──────── DATA SHOWN

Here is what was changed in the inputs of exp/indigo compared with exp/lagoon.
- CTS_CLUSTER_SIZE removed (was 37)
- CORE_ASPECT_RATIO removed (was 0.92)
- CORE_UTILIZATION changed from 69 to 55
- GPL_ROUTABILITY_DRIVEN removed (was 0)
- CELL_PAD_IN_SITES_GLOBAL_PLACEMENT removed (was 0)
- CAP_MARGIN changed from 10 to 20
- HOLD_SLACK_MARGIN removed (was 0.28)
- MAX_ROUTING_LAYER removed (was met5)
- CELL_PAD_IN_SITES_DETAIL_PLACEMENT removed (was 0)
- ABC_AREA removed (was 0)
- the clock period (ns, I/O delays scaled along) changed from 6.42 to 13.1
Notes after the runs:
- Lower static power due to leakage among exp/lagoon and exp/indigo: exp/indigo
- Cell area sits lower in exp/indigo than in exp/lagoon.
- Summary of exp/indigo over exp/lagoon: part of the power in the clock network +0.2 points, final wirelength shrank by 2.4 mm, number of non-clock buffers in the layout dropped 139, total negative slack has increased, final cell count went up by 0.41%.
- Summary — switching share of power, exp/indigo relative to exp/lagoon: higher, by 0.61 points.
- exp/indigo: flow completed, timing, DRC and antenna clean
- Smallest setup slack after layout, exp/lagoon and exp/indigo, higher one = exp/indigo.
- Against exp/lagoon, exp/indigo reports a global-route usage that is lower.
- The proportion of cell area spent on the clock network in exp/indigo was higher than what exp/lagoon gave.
Setup of run 1:
==> flow/design.v <==
`timescale 1ns / 1ps
module synch_fifo #(
    parameter   FIFO_WIDTH = 32,                       
    parameter   FIFO_DEPTH = 16,                       
    parameter   FIFO_PTR = 4                           
) (
    input       clk,                                   
    input       rst_n,                                 
    input       fifo_wren,                             
    input       fifo_rden,                             
    input       [FIFO_WIDTH-1:0] fifo_wrdata,          
    output reg  [FIFO_WIDTH-1:0] fifo_rddata,          
    output      fifo_full,                             
    output      fifo_empty,                            
    output      [FIFO_PTR:0] fifo_room_avail,          
    output      [FIFO_PTR:0] fifo_data_avail           
);
reg [FIFO_WIDTH-1:0] mem [0:FIFO_DEPTH-1];       
reg [FIFO_PTR-1:0] wr_ptr, rd_ptr;               
reg [FIFO_PTR:0] count;                          
assign fifo_data_avail = count;
assign fifo_full = (count == FIFO_DEPTH - 1);        
assign fifo_empty = (count == 0);                
assign fifo_room_avail = FIFO_DEPTH - count;
always @(posedge clk or negedge rst_n) begin
    if (!rst_n) begin
        wr_ptr <= 0;
        rd_ptr <= 0;
        count <= 0;
    end else begin
        if (fifo_wren && !fifo_full && !fifo_rden) begin
            mem[wr_ptr] <= fifo_wrdata;
            wr_ptr <= (wr_ptr + 1) % FIFO_DEPTH;
            count <= count + 1;
        end
        if (fifo_rden && !fifo_wren && !fifo_empty) begin
            fifo_rddata <= mem[rd_ptr];
            rd_ptr <= (rd_ptr + 1) % FIFO_DEPTH;
            count <= count - 1;
        end
        if (fifo_wren && fifo_rden && !fifo_full) begin
            if (fifo_empty)
                fifo_rddata <= fifo_wrdata;
            else begin
                mem[wr_ptr] <= fifo_wrdata;
                fifo_rddata <= mem[rd_ptr];
                wr_ptr <= wr_ptr + 1;
                rd_ptr <= rd_ptr + 1;
            end
        end
    end
end
endmodule
make LEC_CHECK=0 CAP_MARGIN=20 CORE_MARGIN=2 CORE_UTILIZATION=72 CTS_CLUSTER_DIAMETER=27 CTS_CLUSTER_SIZE=15 HOLD_SLACK_MARGIN=-0.09 PLACE_DENSITY=0.37 SETUP_SLACK_MARGIN=0.42 SLEW_MARGIN=20 finish   # period 2.75 ns
run.sh (not shown) runs the stock make flow with config.mk's settings and CLKGATE_MAP_FILE=.
For run 1, the flow was terminated by a tool error in global routing (5_1_grt) and produced no final design.
diff inputs: run 1 => run 2
# run 1
export LEC_CHECK = 0
export CAP_MARGIN = 20
export CORE_MARGIN = 2
export CORE_UTILIZATION = 72
export CTS_CLUSTER_DIAMETER = 27
export CTS_CLUSTER_SIZE = 15
export HOLD_SLACK_MARGIN = -0.09
export PLACE_DENSITY = 0.37
export SETUP_SLACK_MARGIN = 0.42
export SLEW_MARGIN = 20
create_clock -name core_clock -period 2.75 [get_ports {clk}]
# run 2
export LEC_CHECK = 0
export ABC_AREA = 0
export CAP_MARGIN = 20
export CORE_MARGIN = 2
export CORE_UTILIZATION = 68
export SETUP_SLACK_MARGIN = 1.87
export SLEW_MARGIN = 20
create_clock -name core_clock -period 7.16 [get_ports {clk}]
## What came out
Run 2 completed end to end with timing, DRC and antenna clean. Run 2 vs run 1: number of placed cells counting well taps down. Cmp run 2 and run 1 / vertical die dimension / higher: run 2. Compared with run 1, run 2 shows instance area at placement that has gone down by a few percent. Run 2 ended with less last weighted congestion value of the routability-driven placer than run 1. Comparing run 2 against run 1, there is no change at all in number of synthesized register bits. As far as synthesized cell count is concerned, run 2 and run 1 perform about the same. Changes observed in run 2 relative to run 1: row count rose by 2; die area +about 6%. Of run 2 and run 1, the higher starting utilization of the core area belongs to run 1.
Relative to run 2, the following input files were edited for run 3:
# run 2
export LEC_CHECK = 0
export ABC_AREA = 0
export CAP_MARGIN = 20
export CORE_MARGIN = 2
export CORE_UTILIZATION = 68
export SETUP_SLACK_MARGIN = 1.87
export SLEW_MARGIN = 20
create_clock -name core_clock -period 7.16 [get_ports {clk}]
# run 3
export LEC_CHECK = 0
export ABC_AREA = 1
export CAP_MARGIN = 20
export CORE_MARGIN = 2
export CORE_UTILIZATION = 72
export CTS_CLUSTER_DIAMETER = 200
export CTS_CLUSTER_SIZE = 15
export PLACE_DENSITY = 0.42
export SETUP_SLACK_MARGIN = 0.67
export SLEW_MARGIN = 20
create_clock -name core_clock -period 2.75 [get_ports {clk}]
--- outcome ---
Run comparison: run 2 largest combinational cell category by area multiplexers; run 3 largest combinational cell category by area simple AND/OR/NAND/NOR gates. Run 3 — post-synthesis share of cell area spent on and-or and or-and gates 0.58 points higher, run 2 as reference. Changes observed in run 3 relative to run 2: number of distinct library cell variants in the gate-level netlist after synthesis fell 40; sequential-to-total area share from yosys stat climbed 1.5 points; simple-gate area share of the yosys netlist +20 points; die area shows a reduction of about 8%; final weighted congestion in routability-driven placement picked up an extra 0.088. The flow ended early for run 3: it failed with a tool error in global routing (5_1_grt). Post-detailed-placement cell area went up slightly going from run 2 to run 3. | adder-cell share of the synthesized area | run 2 vs run 3 | ≈ equal |.

* * *

Setup of red:
Starts from the design.v that is shown in full above.
==> flow/config.mk <==
export PLATFORM = sky130hd
export DESIGN_NAME = synch_fifo
export DESIGN_NICKNAME = synch_fifo
export VERILOG_FILES = /design/flow/design.v
export SDC_FILE = /design/flow/constraint.sdc
export NUM_CORES = 4
export LEC_CHECK = 0
export ABC_AREA = 1
export CAP_MARGIN = 20
export CORE_MARGIN = 2
export CORE_UTILIZATION = 68
export SLEW_MARGIN = 20
==> flow/constraint.sdc <==
create_clock -name core_clock -period 7.16 [get_ports {clk}]
set_input_delay 1.4320 -clock core_clock [delete_from_list [all_inputs] [get_ports {clk}]]
set_output_delay 1.4320 -clock core_clock [all_outputs]
set_load 0.01 [all_outputs]
red: full flow OK, the timing, DRC and antenna checks passed
Inputs modified between red and blue:
- a change of CAP_MARGIN from 20 to 0
- an added CTS_CLUSTER_SIZE of 98
- a change of CORE_UTILIZATION from 68 to 72
- an added CTS_CLUSTER_DIAMETER of 356
- an added SETUP_SLACK_MARGIN of 0.66
- a change of the clock period (ns, I/O delays scaled along) from 7.16 to 2.75
==> results <==
In the summary table, blue is marked failed, with error GRT-0232 raised in global routing.
Compared to red, blue has number of gates given a new drive strength after cts 503 higher.
The number of H-tree branching levels number comes out lower for blue vs red.
Going from red to blue, synthesized cell count about even, setup slack after placement dropped 3.06 ns, total number of placement rows lost 2.7%.
Delta(width of the chip, blue - red) < 0
Delta(area of the core region, blue - red) < 0
Input changes introduced in green (baseline for comparison: blue):
- swapping 72 for 56 in CORE_UTILIZATION
- swapping 0 for 20 in CAP_MARGIN
- clearing CTS_CLUSTER_SIZE, which used to be 98
- clearing CTS_CLUSTER_DIAMETER, which used to be 356
- clearing ABC_AREA, which used to be 1
- clearing SETUP_SLACK_MARGIN, which used to be 0.66
- swapping 2.75 for 5.22 in the clock period (ns, I/O delays scaled along)
==> results <==
Every stage of the flow completed for green, and the final layout passed the timing, DRC and antenna checks.
Comparing blue and green, multiplexer share of the synthesized area is lower on blue.
In the tables for blue and green, row count reads lower with blue.
Changes observed in green relative to blue: horizontal die dimension went up; number of distinct library cells after synthesis went up by about 140%; post-cts gate resize count has decreased; die area +31%.
green: instance count after placement with tap cells included 30% below blue
Area of the core region came out higher on green than on blue.
Number of cells in Yosys stat, green vs blue: down by more than a quarter
[compare] base=blue new=green: synthesized chip area reported by yosys rose 710 µm²; number of nets produced by synthesis fell about 40%.
Setup changes, green to orange
- CORE_UTILIZATION: 56 -> 72
- CTS_CLUSTER_SIZE: unset -> 15
- CAP_MARGIN: 20 -> 5
- HOLD_SLACK_MARGIN: unset -> -0.09
- CTS_CLUSTER_DIAMETER: unset -> 96
- SETUP_SLACK_MARGIN: unset -> 0.42
- the clock period (ns, I/O delays scaled along): 5.22 -> 2.76
[summary]
- Delta (orange minus green): fraction of area in registers fell 2.8 points, cell area rose about 5.5%.
- Largest net degree at the start of global routing (higher): green
- Setup slack: orange less than green
- green vs orange, path class of the lowest-slack min-delay path: reg -> reg vs in -> reg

────────────────

WORK TASK: Of all the entries above, retype exactly the lines from the line with "- CORE_ASPECT_RATIO removed (was 0.92)" to the line with "Notes after the", both included, and no others.

THE COMPLETED TASK:
- CORE_ASPECT_RATIO removed (was 0.92)
- CORE_UTILIZATION changed from 69 to 55
- GPL_ROUTABILITY_DRIVEN removed (was 0)
- CELL_PAD_IN_SITES_GLOBAL_PLACEMENT removed (was 0)
- CAP_MARGIN changed from 10 to 20
- HOLD_SLACK_MARGIN removed (was 0.28)
- MAX_ROUTING_LAYER removed (was met5)
- CELL_PAD_IN_SITES_DETAIL_PLACEMENT removed (was 0)
- ABC_AREA removed (was 0)
- the clock period (ns, I/O delays scaled along) changed from 6.42 to 13.1
Notes after the runs:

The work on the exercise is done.